:: Work item ::
For the listing that follows, give again exactly the lines from the one with "track_usage_pct = 27.87" to the one with "and+or+nand+nor,2,400", including both.
[Start of Attachment]
$ cat config.mk
export PLATFORM = sky130hd
export DESIGN_NAME = param_register_file
export DESIGN_NICKNAME = d
export VERILOG_FILES = /design/src/rtl/param_regfile_pkg.sv /design/src/rtl/regfile_scoreboard.sv /design/src/rtl/param_register_file.sv
export SDC_FILE = /design/constraint.sdc
export NUM_CORES = 1
export LEC_CHECK = 0
export CELL_PAD_IN_SITES_DETAIL_PLACEMENT = 0
export CELL_PAD_IN_SITES_GLOBAL_PLACEMENT = 1
export CORE_ASPECT_RATIO = 1.1
export CORE_MARGIN = 4
export CORE_UTILIZATION = 50
export DETAILED_ROUTE_END_ITERATION = 10
export DONT_BUFFER_PORTS = 1
export PLACE_DENSITY_LB_ADDON = 0.05
export REMOVE_ABC_BUFFERS = 1
export SLEW_MARGIN = 30
export SYNTH_ARGS = -nofsm -noshare
export SYNTH_HDL_FRONTEND = slang
export SYNTH_SLANG_ARGS = --single-unit
$ cat constraint.sdc
create_clock -name clock -period 4.9 [get_ports clock]
set_clock_uncertainty 0.05 [all_clocks]
set_input_delay 0.49 -clock clock [delete_from_list [all_inputs] [get_ports clock]]
set_output_delay 0.49 -clock clock [all_outputs]
set_load 0.01 [all_outputs]
$ cat src/rtl/param_regfile_pkg.sv
// Shared defaults for the parameterised register file and its busy scoreboard.
// Latency: n/a (constants and an elaboration-time helper only).
// Backpressure: n/a.
package param_regfile_pkg;

  localparam int DATA_W_DEF    = 8;
  localparam int ADDR_W_DEF    = 3;
  localparam int RA_ADDR_W_DEF = 2;

  // Hard-wired zero register.
  localparam int REG_ZERO = 0;

  // The branch mirror defaults to the highest-numbered register.
  function automatic int branch_idx_def(input int addr_w);
    return (1 << addr_w) - 1;
  endfunction

endpackage

$ cat src/rtl/regfile_scoreboard.sv
// Busy-bit scoreboard: one bit per register, set by reservations, cleared by writes.
// Latency: set/clear land on the falling clock edge; queries are combinational.
// Backpressure: none; set wins over clear on the same register, register 0 never busy.
// Ports: clock/reset_n; set_vld/set_addr, clr_vld/clr_addr; qry_a/b_addr -> busy_a/b.
module regfile_scoreboard
  import param_regfile_pkg::*;
#(
  parameter int ADDR_W = ADDR_W_DEF
) (
  input  logic              clock,
  input  logic              reset_n,
  input  logic              set_vld,
  input  logic [ADDR_W-1:0] set_addr,
  input  logic              clr_vld,
  input  logic [ADDR_W-1:0] clr_addr,
  input  logic [ADDR_W-1:0] qry_a_addr,
  input  logic [ADDR_W-1:0] qry_b_addr,
  output logic              busy_a,
  output logic              busy_b
);

  localparam int NREG = 1 << ADDR_W;

  logic [NREG-1:0] busy_q;
  logic [NREG-1:0] busy_d;

  always_comb begin
    busy_d = busy_q;
    if (clr_vld) busy_d[clr_addr] = 1'b0;
    // Applied after the clear so a same-cycle reserve+write leaves the bit set.
    if (set_vld) busy_d[set_addr] = 1'b1;
    busy_d[REG_ZERO] = 1'b0;
  end

  always_ff @(negedge clock or negedge reset_n) begin
    if (!reset_n) begin
      busy_q <= '0;
    end else begin
      busy_q <= busy_d;
    end
  end

  assign busy_a = busy_q[qry_a_addr];
  assign busy_b = busy_q[qry_b_addr];

endmodule

$ cat src/rtl/param_register_file.sv
// Register file with write forwarding, guarded register swap, busy scoreboard, branch mirror.
// Latency: reads combinational (write data forwarded); state updates on the falling edge.
// Backpressure: swaps touching a busy register are dropped and flagged on swap_fault next cycle.
// Ports: write_ctrl/reg/val; swap_ctrl; read_reg1 (narrow), read_reg2; reserve_ctrl/reg;
//        read_val1/2, busy1/2, branch_val (stored value of BRANCH_IDX), swap_fault.
module param_register_file
  import param_regfile_pkg::*;
#(
  parameter int DATA_W     = DATA_W_DEF,
  parameter int ADDR_W     = ADDR_W_DEF,
  parameter int RA_ADDR_W  = RA_ADDR_W_DEF,
  parameter int BRANCH_IDX = branch_idx_def(ADDR_W)
) (
  input  logic                 clock,
  input  logic                 reset_n,
  input  logic                 write_ctrl,
  input  logic [ADDR_W-1:0]    write_reg,
  input  logic [DATA_W-1:0]    write_val,
  input  logic                 swap_ctrl,
  input  logic [RA_ADDR_W-1:0] read_reg1,
  input  logic [ADDR_W-1:0]    read_reg2,
  input  logic                 reserve_ctrl,
  input  logic [ADDR_W-1:0]    reserve_reg,
  output logic [DATA_W-1:0]    read_val1,
  output logic [DATA_W-1:0]    read_val2,
  output logic [DATA_W-1:0]    branch_val,
  output logic                 busy1,
  output logic                 busy2,
  output logic                 swap_fault
);

  localparam int                NREG      = 1 << ADDR_W;
  localparam logic [ADDR_W-1:0] ZERO_ADDR = ADDR_W'(REG_ZERO);
  localparam logic [ADDR_W-1:0] BR_ADDR   = ADDR_W'(BRANCH_IDX);

  logic [DATA_W-1:0] regs_q [NREG];
  logic [DATA_W-1:0] regs_d [NREG];
  logic              swap_fault_q;
  logic              swap_fault_d;

  logic [ADDR_W-1:0] rd1_addr;
  logic              swap_ok;
  logic              wr_ok;

  assign rd1_addr = ADDR_W'(read_reg1);

  regfile_scoreboard #(
    .ADDR_W (ADDR_W)
  ) u_scoreboard (
    .clock      (clock),
    .reset_n    (reset_n),
    .set_vld    (reserve_ctrl),
    .set_addr   (reserve_reg),
    .clr_vld    (write_ctrl),
    .clr_addr   (write_reg),
    .qry_a_addr (rd1_addr),
    .qry_b_addr (read_reg2),
    .busy_a     (busy1),
    .busy_b     (busy2)
  );

  // Only a swap that actually moves data counts; equal addresses are a no-op.
  assign swap_ok = swap_ctrl && !busy1 && !busy2 && (rd1_addr != read_reg2);

  // A write lands unless it is register 0 or a register being overwritten by the swap.
  // The same condition gates forwarding, so the read port shows what will be stored.
  assign wr_ok = write_ctrl && (write_reg != ZERO_ADDR) &&
                 !(swap_ok && ((write_reg == rd1_addr) || (write_reg == read_reg2)));

  assign read_val1  = (wr_ok && (write_reg == rd1_addr))  ? write_val : regs_q[rd1_addr];
  assign read_val2  = (wr_ok && (write_reg == read_reg2)) ? write_val : regs_q[read_reg2];
  assign branch_val = regs_q[BR_ADDR];
  assign swap_fault = swap_fault_q;

  always_comb begin
    regs_d = regs_q;
    if (swap_ok) begin
      // Exchange stored (pre-edge) values; regs_q[0] is always 0, so a swap
      // with register 0 clears the partner.
      regs_d[rd1_addr]  = regs_q[read_reg2];
      regs_d[read_reg2] = regs_q[rd1_addr];
    end
    if (wr_ok) regs_d[write_reg] = write_val;
    regs_d[REG_ZERO] = '0;
  end

  assign swap_fault_d = swap_ctrl && (busy1 || busy2);

  always_ff @(negedge clock or negedge reset_n) begin
    if (!reset_n) begin
      for (int i = 0; i < NREG; i++) regs_q[i] <= '0;
      swap_fault_q <= 1'b0;
    end else begin
      regs_q       <= regs_d;
      swap_fault_q <= swap_fault_d;
    end
  end

endmodule

# == After elaboration in Yosys (flattened, before gate mapping) ==
# Index checks and enable logic that the tools add are counted.
# totals
inputBits,24
ff_bits,64
output_inout_bits,27
elab_cells,79
# classes
eq_ne,3
muxes,29
n_lt_le_gt_ge,12
bitwise_logic,6
reduce_logical,20
# op_table
op,n
64-bit bitwise mux,3
8-bit 2-to-1 mux,11
8-bit demux with 3-bit select,3
64-bit 2-to-1 mux,1
56-bit 2-to-1 mux,1
8-bit binary-select mux with 3-bit select,2
1-bit logical AND,14
4-bit >= comparator (second input constant),3
3-bit by 4-bit < comparator with 1-bit output (second input constant),3
4-bit by 1-bit < comparator with 1-bit output (second input constant),3
8-bit AND,1
3-bit NOT with 4-bit output,2
8-bit NOT,1
8-bit OR,1
1-bit demux with 3-bit select,2
3-bit by 1-bit >= comparator with 1-bit output (second input constant),2
2-bit by 4-bit < comparator with 1-bit output (second input constant),1
1-bit 2-to-1 mux,4
2-bit NOT with 4-bit output,1
1-bit binary-select mux with 3-bit select,1
3-bit by 2-bit == test with 1-bit output,1
3-bit == test,1
1-bit logical NOT,3
2-bit by 3-bit != test with 1-bit output,1
other kinds (3),4

# == Logic depth before layout (Yosys ltp) ==
# depth
depth_word,11
depth_mapped,9
mapped_depth_nobuf,6

# == Modules after synthesis ==
# A second synthesis with hierarchy kept.
# hier_totals
hier_cells,559
area_unflattened_um2,4775.8
# by_module_without_submodules
mod,cells_each,seq_area_each_um2,n_inst,area_each_um2
param_register_file,516,1426.4,1,4360.4
regfile_scoreboard,43,175.2,1,415.4

==> impl_metrics.toml <==
[status]
status = "finished, violations left"
violations = "setup timing"

[critical_path]
critPathMaxStageDelay_ps = 400
cp_slowest_cell = "mux2_2"
crit_type = "reg -> out"
critPathLaunch = "u_scoreboard.busy_q[5]$_DFF_NN0_"
cp_max_fo = 8
crit_required_ps = 4360
arrival_ps = 4640
rr_startpoint = "u_scoreboard.busy_q[5]$_DFF_NN0_"
startpoint_type = "flop"
endpoint_kind = "primary output"
crit_chain = "mux2_4 -> a221oi_4 -> o211ai_4 -> nor2_4 -> or3_4 -> mux2_2"

[route]
wl_per_cell_um = 23.85
dr.pass1.iters = 5
num_vias = 3906
drtIter0Drc = 261
drt_wl_total_um = 14550
viasPerCell = 6.403
drc_errors = 0
antenna_left = 0

[finish]
fin_nets = 516
fillers = 795
area_growth_syn_to_layout_pct = 14.54
final_layout_size_suffix_gt1_share_pct = 31.45
final_cell_mix = "64 x dfrtn_1, 50 x buf_4, 46 x mux2_2"
diodes = 0
final_common_cell = "dfrtn_1"
postLayoutCellArea_um2 = 5313

[cts]
cts_tree = "done"
clk_latency_ps = 330
cts_buffer_depth = 2
h-tree-depth = 3
cts_sinks = 64
numCtsBuffers = 9
clock-root-buffer = "clkbuf_8"
clk_pin_slew_ps = 50

[logic_synthesis]
async_flop_share_pct = 100.0
yosysSeqAreaShare_pct = 34.53
synth_top_area_share_pct = 34.53
synth-seq-cells = 64
synth_area_leaders = "dfrtn_1 35%, mux2_2 13%, mux2i_1 9.5%"
yosysTopAreaCell = "dfrtn_1"
ys_warn_count = 0
synth-edff-count = 0
avgSynthCellArea_um2 = 10.02
syn_area_um2 = 4638
yosys_most_used_dff = "dfrtn_1"
synth_cell_type_count = 55
synthCells = 463

[power_and_ir_drop]
p_clk_share_pct = 20.6
share_comb_of_total_power_pct = 36.8
fin_total_pwr_uw = 2054
worst_ir_drop_vdd_mv = 0.2214
p_leak_uw = 0.002331
p_sw_share_pct = 34.62
internal_power_uw = 1343
p_seq_share_pct = 42.7
p_per_area_nw_per_um2 = 386.5
p_switching_uw = 710.9

[sta]
fin_ws_ps = -275.5
rsz0062_at_grt = "true"
worst_slew_pin_slew_ps = 698.1
finalSetupViolations = 16
hold-worst-slack_ps = 430.9
finalHoldViolCount = 0
slew_headroom_pct = 53.36
slew_violations = 0
tns_ps = -3896

[floorplanning]
die_area_um2 = 10880
die_y_um = 109.0
coreArea_um2 = 8964
io_pins = 51
start_util_pct = 51.74
rows = 36
die_w_um = 99.83

[global_routing]
grt_remaining_overflow = 0
grt_pass1_wl_um = 22890
grt_pass1_vias = 4024
grt_antenna_before_repair = 0
grt_max_degree = 65
track_usage_pct = 27.87

[worst_hold_path]
hp-class = "reg -> reg"
hp-start = "u_scoreboard.busy_q[1]$_DFF_NN0_"

[placed_design]
hpwl_um = 10160
gp_congestion = 0.8723
place_area_um2 = 5032
io_buffer_count = 0

[flow_run]
drv_cap = 0
## what timing repair did
| action | CTS | global route |
|---|---|---|
| gates resized for setup | 13 | 13 |
| buffers inserted | 2 | 1 |
| pin swaps | 6 | 5 |
| hold buffers | 0 | 0 |
| setup endpoints to repair | 16 | 20 |
## cells in the mapped netlist, types with 8 or more instances
| library cell | number |
|---|---|
| clkbuf_1 | 15 |
| dfrtn_1 | 64 |
| a21oi_1 | 24 |
| mux2_2 | 52 |
| a22oi_1 | 17 |
| buf_4 | 9 |
| nand2_1 | 25 |
| mux2i_1 | 44 |
| nor2_1 | 30 |
| a22o_1 | 19 |
| or3_1 | 8 |
| o21ai_0 | 25 |
| buf_2 | 9 |
| mux2_4 | 11 |
| nand2b_1 | 9 |
## path summary, 6_finish.rpt
| kind | to | slack [ps] | cells after the start |
|---|---|---|---|
| max | read_val1[4] | -280 | 6 |
| max reg2reg | regs_q[29]$_DFF_NN0_ | 2330 | 8 |
| max in group asynchronous | regs_q[55]$_DFF_NN0_ | 2490 | 0 |
| min | u_scoreboard.busy_q[1]$_DFF_NN0_ | 430 | 2 |
| min reg2reg | u_scoreboard.busy_q[1]$_DFF_NN0_ | 430 | 2 |
| min in group asynchronous | branch_val[6]$_DFF_NN0_ | 2130 | 0 |
## metal layers
metal / vias up / share of wire [%] / track usage (%)
li1: 1775 / - / -
met4: 0 / 2.0 / 11.02
met5: - / 0 / 0
met3: 21 / 6.0 / 3.967
met2: 146 / 49 / 45.04
met1: 1964 / 44 / 37.72
## state kept, by name, indices dropped and copies added (netlist names)
register             flops
branch_val               8
regs_q                  48
swap_fault               1
u_scoreboard.busy_q      7
## cell families after synthesis
logic type             Yosys count  share of synthesized area, %
flip-flops                      64                         34.53
buffers and inverters           46                         5.017
AND/OR/NAND/NOR                112                         13.49
multiplexers                   108                         26.17
AO/OA/AOI/OAI                  126                         19.48
XOR/XNOR                         7                         1.322
## critical path: cells and delay by family, from the launching register on
kind,cells,cell delay [ps]
AOI/OAI and AO/OA,2,440
muxes,2,670
DFF,1,340
and+or+nand+nor,2,400
## final cells by class
type                            count  area, um2  area share (%)
Timing Repair Buffer               59      503.0           9.468
Sequential cell                    64       1602           30.15
Clock inverter                      3      17.52          0.3297
Tap cell                          114      142.6           2.685
Inverter                            5      18.77          0.3533
Multi-Input combinational cell    353       2874           54.10
Clock buffer                       12      155.1           2.920
## power groups by stage
stage	sequential (uW)	clock, uW	combinational (uW)
4_1_cts	874	430	742
5_1_grt	897	449	827
3_3_place_gp	879	0	711
2_1_floorplan	833	0	558
6_report	876	422	756
3_5_place_dp	883	0	726
## stage by stage
step | worst slack [ps] | util, % | cells
finish | -275.5 | 59.27 | 610
global placement | -153.4 | 56.14 | 593
global route | -360.1 | 59.27 | 610
CTS | -256.6 | 58.85 | 610
detailed placement | -212.8 | 56.14 | 593
floorplan | -498.9 | - | 422
(Power assumes the default switching activity.)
[End of Attachment]
:: Reply ::
track_usage_pct = 27.87

[worst_hold_path]
hp-class = "reg -> reg"
hp-start = "u_scoreboard.busy_q[1]$_DFF_NN0_"

[placed_design]
hpwl_um = 10160
gp_congestion = 0.8723
place_area_um2 = 5032
io_buffer_count = 0

[flow_run]
drv_cap = 0
## what timing repair did
| action | CTS | global route |
|---|---|---|
| gates resized for setup | 13 | 13 |
| buffers inserted | 2 | 1 |
| pin swaps | 6 | 5 |
| hold buffers | 0 | 0 |
| setup endpoints to repair | 16 | 20 |
## cells in the mapped netlist, types with 8 or more instances
| library cell | number |
|---|---|
| clkbuf_1 | 15 |
| dfrtn_1 | 64 |
| a21oi_1 | 24 |
| mux2_2 | 52 |
| a22oi_1 | 17 |
| buf_4 | 9 |
| nand2_1 | 25 |
| mux2i_1 | 44 |
| nor2_1 | 30 |
| a22o_1 | 19 |
| or3_1 | 8 |
| o21ai_0 | 25 |
| buf_2 | 9 |
| mux2_4 | 11 |
| nand2b_1 | 9 |
## path summary, 6_finish.rpt
| kind | to | slack [ps] | cells after the start |
|---|---|---|---|
| max | read_val1[4] | -280 | 6 |
| max reg2reg | regs_q[29]$_DFF_NN0_ | 2330 | 8 |
| max in group asynchronous | regs_q[55]$_DFF_NN0_ | 2490 | 0 |
| min | u_scoreboard.busy_q[1]$_DFF_NN0_ | 430 | 2 |
| min reg2reg | u_scoreboard.busy_q[1]$_DFF_NN0_ | 430 | 2 |
| min in group asynchronous | branch_val[6]$_DFF_NN0_ | 2130 | 0 |
## metal layers
metal / vias up / share of wire [%] / track usage (%)
li1: 1775 / - / -
met4: 0 / 2.0 / 11.02
met5: - / 0 / 0
met3: 21 / 6.0 / 3.967
met2: 146 / 49 / 45.04
met1: 1964 / 44 / 37.72
## state kept, by name, indices dropped and copies added (netlist names)
register             flops
branch_val               8
regs_q                  48
swap_fault               1
u_scoreboard.busy_q      7
## cell families after synthesis
logic type             Yosys count  share of synthesized area, %
flip-flops                      64                         34.53
buffers and inverters           46                         5.017
AND/OR/NAND/NOR                112                         13.49
multiplexers                   108                         26.17
AO/OA/AOI/OAI                  126                         19.48
XOR/XNOR                         7                         1.322
## critical path: cells and delay by family, from the launching register on
kind,cells,cell delay [ps]
AOI/OAI and AO/OA,2,440
muxes,2,670
DFF,1,340
and+or+nand+nor,2,400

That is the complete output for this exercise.